*** Opening of SUPPLIED DATA ***
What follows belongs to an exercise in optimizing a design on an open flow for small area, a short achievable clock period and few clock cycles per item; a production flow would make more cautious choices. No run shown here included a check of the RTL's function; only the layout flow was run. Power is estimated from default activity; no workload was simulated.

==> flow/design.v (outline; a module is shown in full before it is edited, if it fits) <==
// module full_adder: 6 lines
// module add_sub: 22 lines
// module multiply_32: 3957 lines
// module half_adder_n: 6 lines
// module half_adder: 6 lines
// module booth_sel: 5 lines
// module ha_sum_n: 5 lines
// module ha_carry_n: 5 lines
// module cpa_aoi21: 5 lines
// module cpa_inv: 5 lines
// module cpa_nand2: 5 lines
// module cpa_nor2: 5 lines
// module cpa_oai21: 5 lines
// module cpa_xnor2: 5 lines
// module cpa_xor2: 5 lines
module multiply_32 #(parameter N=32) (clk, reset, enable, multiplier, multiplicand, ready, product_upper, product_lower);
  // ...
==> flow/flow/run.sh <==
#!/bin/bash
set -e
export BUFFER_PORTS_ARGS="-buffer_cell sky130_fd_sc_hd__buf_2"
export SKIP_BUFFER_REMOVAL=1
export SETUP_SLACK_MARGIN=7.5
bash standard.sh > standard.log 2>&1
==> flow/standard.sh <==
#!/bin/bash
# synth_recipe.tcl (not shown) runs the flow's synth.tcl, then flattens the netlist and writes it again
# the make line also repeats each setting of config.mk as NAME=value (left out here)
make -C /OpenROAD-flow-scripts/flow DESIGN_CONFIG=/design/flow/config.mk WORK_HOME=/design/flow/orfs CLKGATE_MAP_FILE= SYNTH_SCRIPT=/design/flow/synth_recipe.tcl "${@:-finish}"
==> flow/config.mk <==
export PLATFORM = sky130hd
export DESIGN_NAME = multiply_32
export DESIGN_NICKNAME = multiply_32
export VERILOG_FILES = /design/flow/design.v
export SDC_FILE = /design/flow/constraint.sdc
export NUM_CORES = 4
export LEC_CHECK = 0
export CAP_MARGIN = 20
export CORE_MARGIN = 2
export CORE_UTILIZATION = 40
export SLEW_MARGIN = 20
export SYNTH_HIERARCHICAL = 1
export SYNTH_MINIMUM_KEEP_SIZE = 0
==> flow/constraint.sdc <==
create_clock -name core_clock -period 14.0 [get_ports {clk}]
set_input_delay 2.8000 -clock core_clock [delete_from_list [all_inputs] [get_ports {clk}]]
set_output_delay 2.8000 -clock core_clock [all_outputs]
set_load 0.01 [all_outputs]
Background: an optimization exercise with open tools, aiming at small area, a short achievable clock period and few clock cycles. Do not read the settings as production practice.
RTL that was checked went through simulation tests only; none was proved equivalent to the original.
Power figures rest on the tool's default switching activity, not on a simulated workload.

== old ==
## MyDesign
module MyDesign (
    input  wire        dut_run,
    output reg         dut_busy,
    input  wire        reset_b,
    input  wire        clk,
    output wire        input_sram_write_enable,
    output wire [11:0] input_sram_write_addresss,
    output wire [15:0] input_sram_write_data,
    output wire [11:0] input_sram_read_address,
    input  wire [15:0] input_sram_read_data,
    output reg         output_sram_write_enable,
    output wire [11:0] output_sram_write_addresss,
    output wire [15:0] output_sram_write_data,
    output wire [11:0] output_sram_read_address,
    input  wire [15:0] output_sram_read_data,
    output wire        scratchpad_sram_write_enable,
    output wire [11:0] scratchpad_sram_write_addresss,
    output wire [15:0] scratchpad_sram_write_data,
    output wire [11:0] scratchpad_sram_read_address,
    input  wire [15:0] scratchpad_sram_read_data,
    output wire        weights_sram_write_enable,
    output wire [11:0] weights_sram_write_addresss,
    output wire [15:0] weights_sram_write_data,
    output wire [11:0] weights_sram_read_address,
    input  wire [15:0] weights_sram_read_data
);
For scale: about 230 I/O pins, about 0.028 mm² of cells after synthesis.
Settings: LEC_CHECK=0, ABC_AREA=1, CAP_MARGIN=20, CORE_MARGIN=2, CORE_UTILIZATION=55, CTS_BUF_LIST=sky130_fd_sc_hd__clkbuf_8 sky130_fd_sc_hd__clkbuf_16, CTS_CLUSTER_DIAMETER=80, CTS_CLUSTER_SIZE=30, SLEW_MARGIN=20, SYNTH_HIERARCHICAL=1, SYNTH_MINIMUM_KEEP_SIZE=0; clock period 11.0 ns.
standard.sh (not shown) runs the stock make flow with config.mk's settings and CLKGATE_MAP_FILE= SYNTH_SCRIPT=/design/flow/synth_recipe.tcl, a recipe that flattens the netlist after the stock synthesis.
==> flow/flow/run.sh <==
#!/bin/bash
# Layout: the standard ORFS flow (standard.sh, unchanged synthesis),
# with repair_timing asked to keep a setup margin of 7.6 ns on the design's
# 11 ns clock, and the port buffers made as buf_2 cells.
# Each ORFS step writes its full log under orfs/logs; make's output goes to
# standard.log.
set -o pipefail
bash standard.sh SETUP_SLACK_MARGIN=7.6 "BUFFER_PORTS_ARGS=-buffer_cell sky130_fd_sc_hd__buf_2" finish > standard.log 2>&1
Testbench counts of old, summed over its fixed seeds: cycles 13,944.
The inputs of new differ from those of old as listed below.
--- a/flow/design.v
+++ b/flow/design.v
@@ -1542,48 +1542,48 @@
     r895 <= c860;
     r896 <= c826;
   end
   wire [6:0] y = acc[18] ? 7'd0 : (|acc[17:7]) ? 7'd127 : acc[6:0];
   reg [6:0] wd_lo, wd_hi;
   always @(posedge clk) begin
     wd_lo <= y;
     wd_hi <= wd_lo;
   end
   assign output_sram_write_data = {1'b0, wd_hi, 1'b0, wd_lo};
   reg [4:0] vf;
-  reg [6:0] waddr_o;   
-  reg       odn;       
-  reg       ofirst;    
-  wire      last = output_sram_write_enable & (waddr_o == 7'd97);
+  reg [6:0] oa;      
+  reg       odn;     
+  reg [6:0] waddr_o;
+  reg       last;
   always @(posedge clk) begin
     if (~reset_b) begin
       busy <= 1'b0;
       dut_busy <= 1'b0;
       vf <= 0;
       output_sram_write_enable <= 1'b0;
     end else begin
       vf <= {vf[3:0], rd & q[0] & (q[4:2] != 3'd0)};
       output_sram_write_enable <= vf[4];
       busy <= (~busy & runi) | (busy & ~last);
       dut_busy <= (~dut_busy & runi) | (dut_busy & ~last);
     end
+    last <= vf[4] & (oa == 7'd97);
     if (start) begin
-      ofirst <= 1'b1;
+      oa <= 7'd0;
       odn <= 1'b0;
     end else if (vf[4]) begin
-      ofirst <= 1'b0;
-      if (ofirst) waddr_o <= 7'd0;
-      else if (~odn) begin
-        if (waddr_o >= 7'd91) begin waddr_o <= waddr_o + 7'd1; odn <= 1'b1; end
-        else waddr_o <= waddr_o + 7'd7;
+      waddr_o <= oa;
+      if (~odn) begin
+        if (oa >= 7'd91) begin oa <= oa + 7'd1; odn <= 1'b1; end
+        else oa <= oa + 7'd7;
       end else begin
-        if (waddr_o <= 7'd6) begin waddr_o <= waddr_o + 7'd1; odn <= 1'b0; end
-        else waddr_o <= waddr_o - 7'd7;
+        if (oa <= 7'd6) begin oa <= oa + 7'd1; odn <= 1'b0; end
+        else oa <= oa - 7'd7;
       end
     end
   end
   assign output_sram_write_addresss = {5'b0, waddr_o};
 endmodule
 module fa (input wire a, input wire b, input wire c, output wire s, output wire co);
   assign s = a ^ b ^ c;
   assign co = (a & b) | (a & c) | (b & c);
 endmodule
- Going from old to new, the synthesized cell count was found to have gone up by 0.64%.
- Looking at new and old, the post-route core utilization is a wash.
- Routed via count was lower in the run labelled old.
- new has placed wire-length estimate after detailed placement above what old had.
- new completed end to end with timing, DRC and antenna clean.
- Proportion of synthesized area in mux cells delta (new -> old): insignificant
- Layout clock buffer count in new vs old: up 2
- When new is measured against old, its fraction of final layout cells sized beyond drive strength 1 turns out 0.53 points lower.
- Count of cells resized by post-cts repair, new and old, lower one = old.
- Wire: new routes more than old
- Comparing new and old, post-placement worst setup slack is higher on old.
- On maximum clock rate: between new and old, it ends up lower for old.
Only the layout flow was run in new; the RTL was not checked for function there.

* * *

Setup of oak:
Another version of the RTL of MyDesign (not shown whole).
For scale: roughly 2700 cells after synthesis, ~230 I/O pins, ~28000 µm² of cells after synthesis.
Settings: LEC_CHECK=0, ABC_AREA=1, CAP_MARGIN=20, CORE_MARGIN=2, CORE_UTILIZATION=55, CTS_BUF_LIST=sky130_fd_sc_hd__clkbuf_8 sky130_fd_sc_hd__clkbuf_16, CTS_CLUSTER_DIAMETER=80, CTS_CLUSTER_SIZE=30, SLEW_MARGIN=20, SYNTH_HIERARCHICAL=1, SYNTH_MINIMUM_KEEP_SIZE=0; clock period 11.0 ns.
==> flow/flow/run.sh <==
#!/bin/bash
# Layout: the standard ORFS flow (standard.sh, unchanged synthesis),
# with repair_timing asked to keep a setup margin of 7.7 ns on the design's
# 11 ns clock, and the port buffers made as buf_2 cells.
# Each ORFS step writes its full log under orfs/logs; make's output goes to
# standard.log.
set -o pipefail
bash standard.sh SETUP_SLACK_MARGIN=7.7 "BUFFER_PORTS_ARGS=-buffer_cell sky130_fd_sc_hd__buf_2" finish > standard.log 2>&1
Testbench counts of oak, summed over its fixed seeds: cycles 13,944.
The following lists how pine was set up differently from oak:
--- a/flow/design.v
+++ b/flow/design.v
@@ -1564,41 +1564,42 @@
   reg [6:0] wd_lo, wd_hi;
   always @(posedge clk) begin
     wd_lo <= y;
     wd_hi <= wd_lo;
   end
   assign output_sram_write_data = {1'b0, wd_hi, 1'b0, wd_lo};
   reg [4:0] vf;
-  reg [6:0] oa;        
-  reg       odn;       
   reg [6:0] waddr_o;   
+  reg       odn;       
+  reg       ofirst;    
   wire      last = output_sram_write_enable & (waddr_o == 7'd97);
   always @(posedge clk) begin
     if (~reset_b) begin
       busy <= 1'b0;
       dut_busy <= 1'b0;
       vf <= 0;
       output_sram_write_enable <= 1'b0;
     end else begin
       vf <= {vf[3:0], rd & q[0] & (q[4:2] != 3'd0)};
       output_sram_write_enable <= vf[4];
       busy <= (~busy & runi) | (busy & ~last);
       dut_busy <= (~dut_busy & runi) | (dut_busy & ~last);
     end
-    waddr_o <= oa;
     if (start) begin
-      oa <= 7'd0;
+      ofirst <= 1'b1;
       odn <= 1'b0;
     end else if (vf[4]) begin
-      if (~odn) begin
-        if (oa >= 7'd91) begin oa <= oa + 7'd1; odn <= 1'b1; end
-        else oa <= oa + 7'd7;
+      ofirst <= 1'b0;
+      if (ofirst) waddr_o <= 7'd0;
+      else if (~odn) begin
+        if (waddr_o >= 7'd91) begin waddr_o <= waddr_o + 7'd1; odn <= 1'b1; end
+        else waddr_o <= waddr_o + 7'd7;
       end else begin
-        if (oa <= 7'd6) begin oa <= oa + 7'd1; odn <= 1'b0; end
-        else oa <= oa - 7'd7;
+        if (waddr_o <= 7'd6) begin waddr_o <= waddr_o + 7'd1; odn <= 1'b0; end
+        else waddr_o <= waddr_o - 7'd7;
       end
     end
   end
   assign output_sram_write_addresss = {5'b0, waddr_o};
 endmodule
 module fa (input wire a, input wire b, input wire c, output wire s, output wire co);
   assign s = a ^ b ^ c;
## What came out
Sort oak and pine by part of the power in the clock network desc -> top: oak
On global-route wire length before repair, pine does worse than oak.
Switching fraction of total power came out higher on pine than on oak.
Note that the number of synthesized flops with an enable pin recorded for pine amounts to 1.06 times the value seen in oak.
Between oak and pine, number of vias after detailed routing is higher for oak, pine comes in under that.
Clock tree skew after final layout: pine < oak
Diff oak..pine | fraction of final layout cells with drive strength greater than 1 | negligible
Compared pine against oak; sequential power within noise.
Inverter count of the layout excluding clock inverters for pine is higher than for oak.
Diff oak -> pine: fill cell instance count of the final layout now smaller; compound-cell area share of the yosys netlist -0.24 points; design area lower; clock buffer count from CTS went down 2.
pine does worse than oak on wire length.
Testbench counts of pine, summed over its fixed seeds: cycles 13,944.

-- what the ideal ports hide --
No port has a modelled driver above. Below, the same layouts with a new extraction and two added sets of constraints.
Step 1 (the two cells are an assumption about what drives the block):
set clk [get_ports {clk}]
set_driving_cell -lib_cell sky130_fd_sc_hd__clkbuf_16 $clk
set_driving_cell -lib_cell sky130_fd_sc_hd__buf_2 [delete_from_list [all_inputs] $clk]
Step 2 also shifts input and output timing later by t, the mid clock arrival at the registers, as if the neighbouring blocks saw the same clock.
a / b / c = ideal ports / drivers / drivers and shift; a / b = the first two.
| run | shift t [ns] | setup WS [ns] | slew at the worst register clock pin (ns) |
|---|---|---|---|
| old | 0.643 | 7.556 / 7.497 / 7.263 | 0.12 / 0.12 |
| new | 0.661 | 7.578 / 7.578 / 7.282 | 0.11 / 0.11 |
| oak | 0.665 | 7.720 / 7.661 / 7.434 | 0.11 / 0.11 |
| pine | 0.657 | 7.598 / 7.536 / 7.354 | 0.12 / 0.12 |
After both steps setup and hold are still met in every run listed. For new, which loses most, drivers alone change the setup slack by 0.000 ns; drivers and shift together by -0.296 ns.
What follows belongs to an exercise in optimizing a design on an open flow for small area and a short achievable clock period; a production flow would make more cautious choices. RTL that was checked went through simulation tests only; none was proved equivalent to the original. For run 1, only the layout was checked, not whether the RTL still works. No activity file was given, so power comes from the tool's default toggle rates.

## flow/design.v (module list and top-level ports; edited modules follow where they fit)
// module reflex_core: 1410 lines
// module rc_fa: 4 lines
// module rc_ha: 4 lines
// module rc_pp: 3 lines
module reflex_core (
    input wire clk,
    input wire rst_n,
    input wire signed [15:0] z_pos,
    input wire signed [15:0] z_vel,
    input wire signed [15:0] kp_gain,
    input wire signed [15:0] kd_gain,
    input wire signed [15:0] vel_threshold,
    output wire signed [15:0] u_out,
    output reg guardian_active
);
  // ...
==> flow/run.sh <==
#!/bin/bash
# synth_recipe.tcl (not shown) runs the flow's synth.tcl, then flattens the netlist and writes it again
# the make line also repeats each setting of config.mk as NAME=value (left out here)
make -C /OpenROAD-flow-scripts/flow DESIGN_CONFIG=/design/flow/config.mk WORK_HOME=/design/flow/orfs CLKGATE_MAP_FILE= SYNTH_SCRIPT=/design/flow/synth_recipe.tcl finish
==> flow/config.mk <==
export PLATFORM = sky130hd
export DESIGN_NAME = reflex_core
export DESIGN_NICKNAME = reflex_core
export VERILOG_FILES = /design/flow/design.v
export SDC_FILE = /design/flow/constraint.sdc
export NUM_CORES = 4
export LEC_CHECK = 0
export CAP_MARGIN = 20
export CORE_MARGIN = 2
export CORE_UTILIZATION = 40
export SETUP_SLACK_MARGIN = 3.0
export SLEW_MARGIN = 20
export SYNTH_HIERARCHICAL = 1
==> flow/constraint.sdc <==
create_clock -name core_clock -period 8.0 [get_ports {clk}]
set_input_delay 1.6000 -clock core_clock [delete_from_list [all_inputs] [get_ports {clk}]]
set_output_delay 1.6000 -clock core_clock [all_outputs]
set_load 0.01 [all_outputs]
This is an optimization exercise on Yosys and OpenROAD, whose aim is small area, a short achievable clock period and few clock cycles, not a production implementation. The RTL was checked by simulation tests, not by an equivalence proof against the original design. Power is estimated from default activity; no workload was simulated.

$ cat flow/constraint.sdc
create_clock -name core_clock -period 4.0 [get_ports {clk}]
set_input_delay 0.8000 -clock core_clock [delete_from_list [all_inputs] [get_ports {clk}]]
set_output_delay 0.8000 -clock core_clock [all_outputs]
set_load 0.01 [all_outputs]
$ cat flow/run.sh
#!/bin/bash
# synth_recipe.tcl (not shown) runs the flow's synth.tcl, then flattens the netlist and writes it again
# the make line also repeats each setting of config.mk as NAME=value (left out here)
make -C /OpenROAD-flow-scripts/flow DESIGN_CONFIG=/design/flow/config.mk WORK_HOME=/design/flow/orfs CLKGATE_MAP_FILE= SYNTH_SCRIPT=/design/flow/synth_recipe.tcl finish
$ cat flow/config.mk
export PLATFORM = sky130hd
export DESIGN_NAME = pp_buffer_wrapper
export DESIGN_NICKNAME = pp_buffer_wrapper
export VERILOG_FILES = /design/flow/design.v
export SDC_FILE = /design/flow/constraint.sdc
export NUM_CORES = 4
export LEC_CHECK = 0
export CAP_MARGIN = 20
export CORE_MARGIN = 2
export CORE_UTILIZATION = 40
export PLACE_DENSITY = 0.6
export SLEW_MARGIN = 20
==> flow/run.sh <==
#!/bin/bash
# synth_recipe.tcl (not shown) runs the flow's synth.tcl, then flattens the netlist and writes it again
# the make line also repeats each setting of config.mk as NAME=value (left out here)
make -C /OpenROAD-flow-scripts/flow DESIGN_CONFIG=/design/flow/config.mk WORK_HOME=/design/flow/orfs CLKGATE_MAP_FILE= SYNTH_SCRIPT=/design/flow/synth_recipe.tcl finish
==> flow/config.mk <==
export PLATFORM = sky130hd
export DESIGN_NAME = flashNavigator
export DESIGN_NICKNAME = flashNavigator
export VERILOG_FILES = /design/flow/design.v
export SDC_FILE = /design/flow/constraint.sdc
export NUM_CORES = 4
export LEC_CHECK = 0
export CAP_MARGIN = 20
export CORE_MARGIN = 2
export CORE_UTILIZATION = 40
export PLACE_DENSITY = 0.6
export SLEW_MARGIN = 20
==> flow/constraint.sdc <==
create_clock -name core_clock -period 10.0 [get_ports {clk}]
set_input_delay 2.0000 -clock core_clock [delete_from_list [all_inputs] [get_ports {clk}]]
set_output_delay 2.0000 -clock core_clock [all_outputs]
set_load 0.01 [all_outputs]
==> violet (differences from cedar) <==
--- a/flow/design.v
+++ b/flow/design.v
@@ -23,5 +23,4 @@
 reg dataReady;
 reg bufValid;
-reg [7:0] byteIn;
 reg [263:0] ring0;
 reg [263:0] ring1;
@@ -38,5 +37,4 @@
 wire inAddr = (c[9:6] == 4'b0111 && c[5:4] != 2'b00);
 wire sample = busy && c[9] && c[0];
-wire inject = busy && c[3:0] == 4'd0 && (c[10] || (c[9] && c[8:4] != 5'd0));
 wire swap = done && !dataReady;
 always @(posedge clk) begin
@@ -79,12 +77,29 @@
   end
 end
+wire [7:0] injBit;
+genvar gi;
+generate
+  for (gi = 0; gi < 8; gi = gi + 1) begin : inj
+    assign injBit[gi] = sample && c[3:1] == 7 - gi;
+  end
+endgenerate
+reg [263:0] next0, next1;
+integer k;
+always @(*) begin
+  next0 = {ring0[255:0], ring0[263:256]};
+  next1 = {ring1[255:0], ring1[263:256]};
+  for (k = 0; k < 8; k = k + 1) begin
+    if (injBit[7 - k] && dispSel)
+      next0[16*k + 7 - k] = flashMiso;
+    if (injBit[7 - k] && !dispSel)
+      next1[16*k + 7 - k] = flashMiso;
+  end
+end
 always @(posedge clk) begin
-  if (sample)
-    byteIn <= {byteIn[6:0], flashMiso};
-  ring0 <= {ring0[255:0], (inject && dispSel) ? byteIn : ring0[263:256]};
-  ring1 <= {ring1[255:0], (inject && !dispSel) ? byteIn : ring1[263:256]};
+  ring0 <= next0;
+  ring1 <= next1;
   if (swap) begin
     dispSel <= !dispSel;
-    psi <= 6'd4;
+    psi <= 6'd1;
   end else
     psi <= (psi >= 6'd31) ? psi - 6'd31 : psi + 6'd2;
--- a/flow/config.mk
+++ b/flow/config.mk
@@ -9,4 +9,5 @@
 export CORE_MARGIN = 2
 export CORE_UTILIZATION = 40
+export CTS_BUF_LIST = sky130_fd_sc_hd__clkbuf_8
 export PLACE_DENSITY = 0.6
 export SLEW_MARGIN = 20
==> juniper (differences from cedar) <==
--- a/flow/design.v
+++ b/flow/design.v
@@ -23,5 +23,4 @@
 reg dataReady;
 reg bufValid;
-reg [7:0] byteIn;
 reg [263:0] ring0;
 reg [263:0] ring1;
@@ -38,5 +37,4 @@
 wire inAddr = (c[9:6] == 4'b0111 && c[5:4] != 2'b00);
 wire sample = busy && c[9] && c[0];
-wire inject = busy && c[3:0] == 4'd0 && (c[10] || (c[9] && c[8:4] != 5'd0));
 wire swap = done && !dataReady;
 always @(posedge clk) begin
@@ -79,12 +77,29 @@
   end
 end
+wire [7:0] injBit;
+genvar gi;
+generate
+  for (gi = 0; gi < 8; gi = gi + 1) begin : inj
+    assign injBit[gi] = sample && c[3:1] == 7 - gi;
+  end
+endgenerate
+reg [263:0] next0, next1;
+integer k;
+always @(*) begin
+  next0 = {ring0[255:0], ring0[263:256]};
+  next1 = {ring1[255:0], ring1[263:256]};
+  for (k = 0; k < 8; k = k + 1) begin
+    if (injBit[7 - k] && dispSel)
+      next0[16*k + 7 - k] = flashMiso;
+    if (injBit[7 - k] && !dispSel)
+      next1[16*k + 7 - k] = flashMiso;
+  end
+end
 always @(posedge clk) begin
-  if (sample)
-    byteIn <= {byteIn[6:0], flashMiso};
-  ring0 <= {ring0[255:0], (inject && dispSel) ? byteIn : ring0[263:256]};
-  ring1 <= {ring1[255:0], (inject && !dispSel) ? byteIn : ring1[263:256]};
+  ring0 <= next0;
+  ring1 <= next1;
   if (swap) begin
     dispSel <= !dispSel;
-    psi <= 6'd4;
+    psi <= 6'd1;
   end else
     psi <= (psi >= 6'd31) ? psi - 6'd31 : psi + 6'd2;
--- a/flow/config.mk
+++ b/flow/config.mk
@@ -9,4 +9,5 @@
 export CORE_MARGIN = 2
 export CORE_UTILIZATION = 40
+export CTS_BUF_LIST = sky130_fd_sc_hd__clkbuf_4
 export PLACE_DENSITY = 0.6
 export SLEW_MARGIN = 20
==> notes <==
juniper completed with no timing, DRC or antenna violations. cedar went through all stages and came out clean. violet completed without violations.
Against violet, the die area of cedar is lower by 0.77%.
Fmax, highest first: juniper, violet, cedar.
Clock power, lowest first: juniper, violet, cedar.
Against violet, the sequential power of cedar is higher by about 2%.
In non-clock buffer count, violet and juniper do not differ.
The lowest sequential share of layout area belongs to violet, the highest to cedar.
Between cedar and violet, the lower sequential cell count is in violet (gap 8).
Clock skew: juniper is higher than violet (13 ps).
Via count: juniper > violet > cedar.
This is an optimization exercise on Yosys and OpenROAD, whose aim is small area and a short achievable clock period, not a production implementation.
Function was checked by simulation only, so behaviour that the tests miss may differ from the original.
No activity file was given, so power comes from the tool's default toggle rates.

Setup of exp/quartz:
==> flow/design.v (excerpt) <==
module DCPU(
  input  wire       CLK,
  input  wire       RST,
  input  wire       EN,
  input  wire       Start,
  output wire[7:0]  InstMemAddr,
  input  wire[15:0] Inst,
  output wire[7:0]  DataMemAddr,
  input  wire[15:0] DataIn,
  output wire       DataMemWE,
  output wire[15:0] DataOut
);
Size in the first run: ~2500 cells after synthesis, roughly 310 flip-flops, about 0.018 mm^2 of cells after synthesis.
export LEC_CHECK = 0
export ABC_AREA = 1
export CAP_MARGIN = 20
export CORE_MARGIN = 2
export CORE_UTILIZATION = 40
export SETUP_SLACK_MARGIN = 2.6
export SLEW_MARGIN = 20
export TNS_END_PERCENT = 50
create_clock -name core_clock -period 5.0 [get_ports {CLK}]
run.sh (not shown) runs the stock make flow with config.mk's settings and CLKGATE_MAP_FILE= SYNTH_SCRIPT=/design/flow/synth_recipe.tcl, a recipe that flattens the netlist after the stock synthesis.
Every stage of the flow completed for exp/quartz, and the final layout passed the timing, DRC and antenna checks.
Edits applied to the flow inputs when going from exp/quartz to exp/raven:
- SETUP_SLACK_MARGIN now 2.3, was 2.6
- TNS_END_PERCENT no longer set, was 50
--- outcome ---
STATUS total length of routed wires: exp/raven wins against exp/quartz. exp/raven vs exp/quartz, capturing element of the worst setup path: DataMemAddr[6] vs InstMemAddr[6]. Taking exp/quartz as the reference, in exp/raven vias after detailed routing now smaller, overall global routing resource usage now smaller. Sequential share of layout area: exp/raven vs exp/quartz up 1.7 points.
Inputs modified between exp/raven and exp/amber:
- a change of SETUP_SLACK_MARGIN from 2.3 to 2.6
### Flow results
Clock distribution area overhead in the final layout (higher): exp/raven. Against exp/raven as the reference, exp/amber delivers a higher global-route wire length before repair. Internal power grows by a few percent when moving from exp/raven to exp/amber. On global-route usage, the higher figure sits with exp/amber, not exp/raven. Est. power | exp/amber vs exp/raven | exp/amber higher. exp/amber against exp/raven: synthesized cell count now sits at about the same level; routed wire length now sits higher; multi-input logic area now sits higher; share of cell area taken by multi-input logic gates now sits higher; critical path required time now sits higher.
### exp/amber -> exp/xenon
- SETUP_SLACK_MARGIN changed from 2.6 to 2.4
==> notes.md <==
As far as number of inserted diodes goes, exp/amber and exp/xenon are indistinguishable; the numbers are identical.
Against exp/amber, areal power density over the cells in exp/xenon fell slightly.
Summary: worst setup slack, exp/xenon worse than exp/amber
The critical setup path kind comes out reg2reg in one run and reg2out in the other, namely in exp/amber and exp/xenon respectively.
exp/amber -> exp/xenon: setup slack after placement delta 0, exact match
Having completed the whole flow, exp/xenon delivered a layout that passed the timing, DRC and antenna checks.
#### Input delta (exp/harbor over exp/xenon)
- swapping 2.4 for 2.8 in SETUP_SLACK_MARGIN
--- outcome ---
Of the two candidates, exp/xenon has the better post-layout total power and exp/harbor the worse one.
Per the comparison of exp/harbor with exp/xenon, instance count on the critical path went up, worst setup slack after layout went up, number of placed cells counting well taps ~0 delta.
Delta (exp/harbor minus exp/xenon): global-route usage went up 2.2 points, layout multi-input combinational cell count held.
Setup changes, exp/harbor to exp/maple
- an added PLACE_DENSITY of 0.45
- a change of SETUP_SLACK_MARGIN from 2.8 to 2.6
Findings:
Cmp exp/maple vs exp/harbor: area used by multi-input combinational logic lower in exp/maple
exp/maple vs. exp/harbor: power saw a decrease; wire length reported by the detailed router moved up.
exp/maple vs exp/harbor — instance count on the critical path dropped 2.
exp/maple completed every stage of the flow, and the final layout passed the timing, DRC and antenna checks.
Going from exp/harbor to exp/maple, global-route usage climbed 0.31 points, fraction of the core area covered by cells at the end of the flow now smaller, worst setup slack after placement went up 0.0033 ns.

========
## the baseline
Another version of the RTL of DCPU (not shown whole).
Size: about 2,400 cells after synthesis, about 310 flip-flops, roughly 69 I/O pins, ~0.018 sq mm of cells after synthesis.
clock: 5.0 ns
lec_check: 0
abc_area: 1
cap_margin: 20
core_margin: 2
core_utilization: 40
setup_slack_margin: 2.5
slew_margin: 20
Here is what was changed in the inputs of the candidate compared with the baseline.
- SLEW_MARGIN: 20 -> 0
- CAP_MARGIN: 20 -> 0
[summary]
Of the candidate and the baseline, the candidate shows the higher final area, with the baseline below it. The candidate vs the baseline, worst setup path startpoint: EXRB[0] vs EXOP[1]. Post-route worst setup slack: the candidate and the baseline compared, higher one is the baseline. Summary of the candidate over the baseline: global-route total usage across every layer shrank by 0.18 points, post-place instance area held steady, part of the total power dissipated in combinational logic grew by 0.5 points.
*** Close of SUPPLIED DATA ***
WORK ORDER> Now copy each line of the entries that mentions "differences".

SOLVED PROBLEM>
==> violet (differences from cedar) <==
==> juniper (differences from cedar) <==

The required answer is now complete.